Guns, Gems and Real Estate

Written By: Jake  Mooney

“Just watch your step,” my government escort said. “Because sometimes out here, you find little tortoises.”

 

Here is Plum Island’s greatest secret: It’s beautiful. The landscape, wild and untamed, is a taste of what the rest of Long Island must have looked like before all the people came. All it took to preserve it were a few buildings, on a few small lots around the island’s 840 acres, with enough contagious pathogens inside to scare away the world.

But life abounds. Along the rocky northern shore, where purple beach blossoms line the road, an emergency medical technician out for a walk in the days before my visit came upon an injured red-tailed hawk. Other workers have spotted bald eagles. I saw a seal poke its head out of the water, one of hundreds that stop at the island in cold weather on the way to their breeding grounds. And nature, over the years, has been reclaiming territory.

At the island’s eastern tip, down a bumpy gravel stretch of road, is a cluster of heavy concrete fortifications that once held gun batteries to defend the east coast from air and sea attack. Now they’re overgrown with weeds and brush.

Another look at the horizon offered a hint of Plum Island’s possible futures. To one side, Gardiners Island, five privately owned square miles off the coast of East Hampton with their own history of development intrigue.  To another, Fishers Island, a playground for the wealthy with a military background much like Plum Island’s. Finally, in the distance, Little Gull Island, a tiny outcropping that was government-owned for the moment – though the GSA was on the case.

“The lighthouse sits on an acre of land,” one of the GSA guys said. “So we’re going to sell that.”

We stopped at another gun battery, where a brick room once used to house ammunition now held a drum, marked “non-hazardous waste.” Poison ivy lined the path in and out, and when we emerged, we all stopped to pick ticks off our pant legs.

It was the ticks, later, that nagged at me. When you’re on an island rumored to be the birthplace of Lyme disease, little things can unsettle. So can bigger things, like the ghostly block of a structure, near a spot called Pine Point, that once held the island’s biological weapons lab. First built to store mines, it was vacant now, its entrances sealed shut and its cinder-block walls covered in peeling paint and vines. A barbed-wire fence ringed its perimeter. Fifty feet away was the beach, long and empty. We stood on a gun fortification and took it all in.

“This could all be yours,” someone mumbled.

 

A place like Plum Island, though, is not disposed of easily. In the months after my visit, the funding for the Kansas lab dried up and talk of Plum Island’s sale went quiet – though the real estate listings remain. (My magazine story dried up, too; not enough conflict, the editor said.) There were also questions about the island’s real worth. Optimists in the government had floated sums of $100 million. A real estate agent told me he’d guess more like $40 million. Let’s say you build a house there, he said. Would you want your kid digging in the sand?

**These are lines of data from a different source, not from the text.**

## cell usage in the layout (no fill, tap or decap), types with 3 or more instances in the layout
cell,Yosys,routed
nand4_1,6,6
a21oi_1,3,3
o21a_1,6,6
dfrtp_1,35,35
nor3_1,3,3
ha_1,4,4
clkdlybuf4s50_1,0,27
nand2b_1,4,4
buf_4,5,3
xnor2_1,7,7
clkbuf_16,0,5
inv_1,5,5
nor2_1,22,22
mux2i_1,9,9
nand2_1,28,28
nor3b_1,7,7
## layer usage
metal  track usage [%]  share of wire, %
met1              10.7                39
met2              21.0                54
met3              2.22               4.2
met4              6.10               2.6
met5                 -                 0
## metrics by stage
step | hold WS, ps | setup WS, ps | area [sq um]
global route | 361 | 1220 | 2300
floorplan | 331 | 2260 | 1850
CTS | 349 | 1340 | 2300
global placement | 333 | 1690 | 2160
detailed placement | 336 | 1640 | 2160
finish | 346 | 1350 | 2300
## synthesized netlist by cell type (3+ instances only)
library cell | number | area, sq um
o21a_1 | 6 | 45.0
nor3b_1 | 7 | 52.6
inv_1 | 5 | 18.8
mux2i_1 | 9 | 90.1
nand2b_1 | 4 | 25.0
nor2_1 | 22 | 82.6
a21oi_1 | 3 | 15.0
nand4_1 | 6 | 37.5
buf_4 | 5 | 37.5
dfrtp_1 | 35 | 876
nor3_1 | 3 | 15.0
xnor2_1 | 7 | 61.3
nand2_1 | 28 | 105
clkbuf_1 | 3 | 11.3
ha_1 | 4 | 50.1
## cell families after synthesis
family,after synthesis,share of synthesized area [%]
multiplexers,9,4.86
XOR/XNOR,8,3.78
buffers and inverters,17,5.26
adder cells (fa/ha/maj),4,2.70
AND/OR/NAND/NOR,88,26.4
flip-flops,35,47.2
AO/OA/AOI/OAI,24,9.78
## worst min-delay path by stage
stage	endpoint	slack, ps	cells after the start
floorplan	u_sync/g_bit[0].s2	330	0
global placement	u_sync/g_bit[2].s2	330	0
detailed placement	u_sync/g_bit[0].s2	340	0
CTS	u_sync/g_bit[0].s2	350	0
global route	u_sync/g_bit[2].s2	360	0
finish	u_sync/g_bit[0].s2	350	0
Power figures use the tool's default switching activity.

But maybe the island’s value lies beyond money. Much of Long Island, after all, was empty a century ago. Since then the wide roads and housing grids have spread ever-eastward, over woods and potato fields and most everything else in their path. In Southold, a few miles from Plum Island’s shores, real estate offices tout mansions priced in the millions of dollars and undeveloped lots for almost as much.

In context, 840 acres of wilderness – even 840 acres of wilderness with a carcass incinerator – begin to look precious.

“Is everything really reduced to the marketplace?” Bob DeLuca, an East End activist, asked me. “Is everything just always for sale? Is everything always at a price that somebody can buy it if they have enough money? Or are there some things that we’re going to step back and say, enough?”

Perhaps Anthrax Island is an odd place to take that stand. But from the shoreline near the old weapons lab, as a breeze blows off the bay and a family of geese edges into the water, it looks like the best place we have left.